A radio signal from the beginning of the universe could reveal how everything began
The signal – known as the 21-centimetre signal – could finally let us understand how the first stars and galaxies switched on, and brought the universe from darkness to light.
'This is a unique opportunity to learn how the universe's first light emerged from the darkness,' said co-author Anastasia Fialkov from Cambridge University, in a statement. 'The transition from a cold, dark universe to one filled with stars is a story we're only beginning to understand.'
The signal comes to us from more than 13 billion years ago, just a hundred million years after the Big Bang. The faint glow is created by hydrogen atoms that fill up the space between regions of space where stars are being formed.
Scientists now believe they will be able to use the nature of that signal to better understand the early universe. They will do that with a radio antenna called REACH – the Radio Experiment for the Analysis of Cosmic Hydrogen – which will try and capture radio signals to reveal data about the beginnings of the universe.

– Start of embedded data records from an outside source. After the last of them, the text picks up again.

`config.mk`:
```
export PLATFORM = sky130hd
export DESIGN_NAME = bram_frame_reader_flat
export DESIGN_NICKNAME = d
export VERILOG_FILES = /design/src/rtl/bram_frame_reader_if.sv /design/src/rtl/bram_frame_reader.sv /design/src/flat_wrapper.sv
export SDC_FILE = /design/constraint.sdc
export NUM_CORES = 1
export LEC_CHECK = 0
export CORE_AREA = 2 2 89 91
export DETAILED_ROUTE_END_ITERATION = 10
export DIE_AREA = 0 0 91 93
export GPL_TIMING_DRIVEN = 0
export HOLD_SLACK_MARGIN = 0.1
export PLACE_DENSITY = 0.74
export SYNTH_ARGS = -nofsm -noshare
export SYNTH_HDL_FRONTEND = slang
export SYNTH_SLANG_ARGS = --single-unit
```
`constraint.sdc`:
```
create_clock -name clock -period 2.16 [get_ports clock]
set_input_delay 0.432 -clock clock [delete_from_list [all_inputs] [get_ports clock]]
set_output_delay 0.432 -clock clock [all_outputs]
set_load 0.02 [all_outputs]
```
File: src/rtl/tetris_pkg.sv
// Shared Tetris types: shape codes, spawner FSM states and board geometry.
package tetris_pkg;

   typedef enum logic [2:0] {
      SHAPE_NONE = 3'd0,
      SHAPE_I    = 3'd1,
      SHAPE_O    = 3'd2,
      SHAPE_T    = 3'd3,
      SHAPE_S    = 3'd4,
      SHAPE_Z    = 3'd5,
      SHAPE_J    = 3'd6,
      SHAPE_L    = 3'd7
   } shape_t;

   typedef enum logic [2:0] {
      ST_IDLE   = 3'd0,
      ST_REQ    = 3'd1,
      ST_WAIT   = 3'd2,
      ST_CHECK  = 3'd3,
      ST_ACTIVE = 3'd4,
      ST_OVER   = 3'd5
   } spawner_state_t;

   localparam int BOARD_W = 10;
   localparam int BOARD_H = 20;

   // Code 0 means "no piece"; every other 3-bit code is a real shape.
   function automatic logic shape_legal(input logic [2:0] code);
      return (code != 3'd0);
   endfunction

endpackage

File: src/rtl/hold_slot.sv
// Hold slot for the spawner: remembers one shape and whether hold has
// already been used for the current piece. Only built with HOLD_PIECE_EN.
import tetris_pkg::*;

module hold_slot (
   input  logic   Clk,
   input  logic   Reset,
   input  logic   clear,
   input  logic   release_use,
   input  logic   hold_go,
   input  shape_t active_shape,
   output shape_t hold_shape,
   output logic   hold_used
);

   // Capture the active shape on an accepted hold; a lock re-arms hold.
   always_ff @(posedge Clk or posedge Reset) begin
      if (Reset) begin
         hold_shape <= SHAPE_NONE;
         hold_used  <= 1'b0;
      end else if (clear) begin
         hold_shape <= SHAPE_NONE;
         hold_used  <= 1'b0;
      end else if (hold_go) begin
         hold_shape <= active_shape;
         hold_used  <= 1'b1;
      end else if (release_use) begin
         hold_used  <= 1'b0;
      end
   end

endmodule

File: src/rtl/piece_spawner.sv
// Piece spawner: requests shapes from the generator, places them at the
// spawn origin, detects spawn collisions (game over) and, when the
// HOLD_PIECE_EN macro is defined, supports a one-shot hold slot.
import tetris_pkg::*;

module piece_spawner #(
   parameter int SPAWN_X     = 4,
   parameter int SPAWN_Y     = 0,
   parameter int REQ_TIMEOUT = 31
) (
   input  logic       Clk,
   input  logic       Reset,
   input  logic       start,
   input  logic       lock,
   input  logic       piece_valid,
   input  logic [2:0] piece_in,
   input  logic       occupied,
   input  logic       hold_req,
   output logic       piece_req,
   output logic [2:0] active_shape,
   output logic [3:0] spawn_x,
   output logic [4:0] spawn_y,
   output logic [1:0] rotation,
   output logic       spawn_pulse,
   output logic [2:0] hold_shape,
   output logic       game_over
);

   localparam int CNT_W = $clog2(REQ_TIMEOUT + 1);

   spawner_state_t   state;
   shape_t           cur_shape;
   shape_t           held;
   logic [CNT_W-1:0] wait_cnt;
   logic             hold_go;

   assign active_shape = cur_shape;
   assign hold_shape   = held;
   assign rotation     = 2'd0;

`ifdef HOLD_PIECE_EN
   logic hold_used;

   // Hold is accepted only in ACTIVE, once per piece, and loses to lock/start.
   assign hold_go = (state == ST_ACTIVE) && hold_req && !lock && !start && !hold_used;

   hold_slot u_hold_slot (
      .Clk          (Clk),
      .Reset        (Reset),
      .clear        (start),
      .release_use  ((state == ST_ACTIVE) && lock),
      .hold_go      (hold_go),
      .active_shape (cur_shape),
      .hold_shape   (held),
      .hold_used    (hold_used)
   );
`else
   logic unused_hold_req;

   assign unused_hold_req = hold_req;
   assign hold_go         = 1'b0;
   assign held            = SHAPE_NONE;
`endif

   // Spawner FSM with registered outputs; start overrides every state.
   always_ff @(posedge Clk or posedge Reset) begin
      if (Reset) begin
         state       <= ST_IDLE;
         cur_shape   <= SHAPE_NONE;
         spawn_x     <= 4'd0;
         spawn_y     <= 5'd0;
         piece_req   <= 1'b0;
         spawn_pulse <= 1'b0;
         game_over   <= 1'b0;
         wait_cnt    <= '0;
      end else begin
         piece_req   <= 1'b0;
         spawn_pulse <= 1'b0;
         if (start) begin
            state     <= ST_REQ;
            piece_req <= 1'b1;
            game_over <= 1'b0;
            wait_cnt  <= '0;
         end else begin
            case (state)
               ST_IDLE: state <= ST_IDLE;
               ST_REQ: begin
                  state    <= ST_WAIT;
                  wait_cnt <= '0;
               end
               ST_WAIT: begin
                  if (piece_valid) begin
                     if (shape_legal(piece_in)) begin
                        cur_shape <= shape_t'(piece_in);
                        spawn_x   <= 4'(SPAWN_X);
                        spawn_y   <= 5'(SPAWN_Y);
                        state     <= ST_CHECK;
                     end else begin
                        state     <= ST_REQ;
                        piece_req <= 1'b1;
                     end
                  end else if (wait_cnt == CNT_W'(REQ_TIMEOUT - 1)) begin
                     cur_shape <= SHAPE_I;
                     spawn_x   <= 4'(SPAWN_X);
                     spawn_y   <= 5'(SPAWN_Y);
                     state     <= ST_CHECK;
                  end else begin
                     wait_cnt  <= wait_cnt + 1'b1;
                  end
               end
               ST_CHECK: begin
                  if (occupied) begin
                     game_over   <= 1'b1;
                     state       <= ST_OVER;
                  end else begin
                     spawn_pulse <= 1'b1;
                     state       <= ST_ACTIVE;
                  end
               end
               ST_ACTIVE: begin
                  if (lock) begin
                     state     <= ST_REQ;
                     piece_req <= 1'b1;
                  end else if (hold_go) begin
                     if (held == SHAPE_NONE) begin
                        state     <= ST_REQ;
                        piece_req <= 1'b1;
                     end else begin
                        cur_shape <= held;
                        spawn_x   <= 4'(SPAWN_X);
                        spawn_y   <= 5'(SPAWN_Y);
                        state     <= ST_CHECK;
                     end
                  end
               end
               ST_OVER: state <= ST_OVER;
               default: state <= ST_IDLE;
            endcase
         end
      end
   end

endmodule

To better understand how that project might work, researchers created a model that predicted how REACH as well as another project called the Square Kilometre Array will be able to provide information about the masses and other details of the first stars.

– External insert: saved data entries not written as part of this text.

## src/rtl/accel_pkg.sv

```systemverilog
// accel_pkg: shared run-state enum, counter width default and saturating increment.
package accel_pkg;
  typedef enum logic [1:0] {IDLE, RUN, DRAIN, DONE} run_state_t;
  localparam int CNT_W_DEF = 32;
  function automatic logic [63:0] sat_inc(input logic [63:0] v, input int w);
    logic [63:0] m;
    m = (w >= 64) ? '1 : ((64'd1 << w) - 64'd1);
    return (v >= m) ? v : v + 64'd1;
  endfunction
endpackage

```

## src/rtl/tile_idx_counter.sv

```systemverilog
// tile_idx_counter: cascaded row/col/inner wrap counter that holds at its final index.
module tile_idx_counter #(
  parameter int ROWS = 8,
  parameter int COLS = 25,
  parameter int INNER = 32,
  localparam int RW = ROWS > 1 ? $clog2(ROWS) : 1,
  localparam int CW = COLS > 1 ? $clog2(COLS) : 1,
  localparam int IW = INNER > 1 ? $clog2(INNER) : 1
) (
  input  logic          clk,
  input  logic          rst,
  input  logic          clr,
  input  logic          adv,
  output logic [RW-1:0] row,
  output logic [CW-1:0] col,
  output logic [IW-1:0] inner,
  output logic          last
);
  logic row_max, col_max, inner_max;
  assign row_max = row == RW'(ROWS - 1);
  assign col_max = col == CW'(COLS - 1);
  assign inner_max = inner == IW'(INNER - 1);
  assign last = row_max & col_max & inner_max;
  always_ff @(posedge clk or negedge rst)
    if (!rst) begin
      row <= '0;
      col <= '0;
      inner <= '0;
    end else if (clr) begin
      row <= '0;
      col <= '0;
      inner <= '0;
    end else if (adv && !last) begin
      inner <= inner_max ? '0 : inner + IW'(1);
      if (inner_max) col <= col_max ? '0 : col + CW'(1);
      if (inner_max && col_max) row <= row + RW'(1);
    end
endmodule

```

## src/rtl/accel_run_ctrl.sv

```systemverilog
// accel_run_ctrl: tiled run controller with drain, completion flags and perf counters.
// Optional stall counter is built only when RUN_CTRL_STALL_CNT_EN is defined.
module accel_run_ctrl
  import accel_pkg::*;
#(
  parameter int ROW_TILES = 8,
  parameter int COL_TILES = 25,
  parameter int INNER_ITERS = 32,
  parameter int DRAIN_CYCLES = 16,
  parameter int CNT_W = CNT_W_DEF,
  localparam int RW = ROW_TILES > 1 ? $clog2(ROW_TILES) : 1,
  localparam int CW = COL_TILES > 1 ? $clog2(COL_TILES) : 1,
  localparam int IW = INNER_ITERS > 1 ? $clog2(INNER_ITERS) : 1,
  localparam int DW = DRAIN_CYCLES > 1 ? $clog2(DRAIN_CYCLES) : 1
) (
  input  logic             clk,
  input  logic             rst,
  input  logic             start,
  input  logic             abort,
  input  logic             step_valid,
  output logic             busy,
  output logic             done,
  output logic             finished,
  output logic [RW-1:0]    tile_row_idx,
  output logic [CW-1:0]    tile_col_idx,
  output logic [IW-1:0]    inner_idx,
  output logic [CNT_W-1:0] cycle_count,
  output logic [CNT_W-1:0] saved_cycles,
  output logic [CNT_W-1:0] stall_cycles,
  output logic [7:0]       run_count
);
  run_state_t state;
  logic start_d, clr, adv, last;
  logic [DW-1:0] drain_cnt;
  logic [CNT_W-1:0] cyc_inc;
  assign busy = (state == RUN) | (state == DRAIN);
  assign clr = start & ~start_d & ((state == IDLE) | (state == DONE));
  assign adv = (state == RUN) & step_valid & ~abort;
  assign cyc_inc = CNT_W'(sat_inc(64'(cycle_count), CNT_W));
  tile_idx_counter #(.ROWS(ROW_TILES), .COLS(COL_TILES), .INNER(INNER_ITERS)) u_idx (
    .clk(clk), .rst(rst), .clr(clr), .adv(adv),
    .row(tile_row_idx), .col(tile_col_idx), .inner(inner_idx), .last(last)
  );
  always_ff @(posedge clk or negedge rst)
    if (!rst) begin
      state <= IDLE;
      start_d <= 1'b0;
      done <= 1'b0;
      finished <= 1'b0;
      drain_cnt <= '0;
      cycle_count <= '0;
      saved_cycles <= '0;
      run_count <= '0;
    end else begin
      start_d <= start;
      done <= 1'b0;
      if (clr) begin
        state <= RUN;
        cycle_count <= '0;
        finished <= 1'b0;
      end else if (busy && abort) begin
        state <= IDLE;
      end else if (state == RUN) begin
        cycle_count <= cyc_inc;
        drain_cnt <= '0;
        if (step_valid && last) state <= DRAIN;
      end else if (state == DRAIN) begin
        cycle_count <= cyc_inc;
        drain_cnt <= drain_cnt + DW'(1);
        if (drain_cnt == DW'(DRAIN_CYCLES - 1)) begin
          state <= DONE;
          done <= 1'b1;
          finished <= 1'b1;
          saved_cycles <= cyc_inc;
          run_count <= run_count + 8'd1;
        end
      end
    end
`ifdef RUN_CTRL_STALL_CNT_EN
  always_ff @(posedge clk or negedge rst)
    if (!rst) stall_cycles <= '0;
    else if (clr) stall_cycles <= '0;
    else if (state == RUN && !abort && !step_valid) stall_cycles <= CNT_W'(sat_inc(64'(stall_cycles), CNT_W));
`else
  assign stall_cycles = '0;
`endif
endmodule

```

'We are the first group to consistently model the dependence of the 21-centimetre signal of the masses of the first stars, including the impact of ultraviolet starlight and X-ray emissions from X-ray binaries produced when the first stars die,' said Professor Fialkov.
'These insights are derived from simulations that integrate the primordial conditions of the universe, such as the hydrogen-helium composition produced by the Big Bang.'
'The predictions we are reporting have huge implications for our understanding of the nature of the very first stars in the Universe,' said co-author Eloy de Lera Acedo, Principal Investigator of the REACH telescope.
'We show evidence that our radio telescopes can tell us details about the mass of those first stars and how these early lights may have been very different from today's stars.
'Radio telescopes like REACH are promising to unlock the mysteries of the infant Universe, and these predictions are essential to guide the radio observations we are doing from the Karoo, in South Africa.'
The work is described in a new paper, 'Determination of the mass distribution of the first stars from the 21-cm signal', published in the journal Nature Astronomy.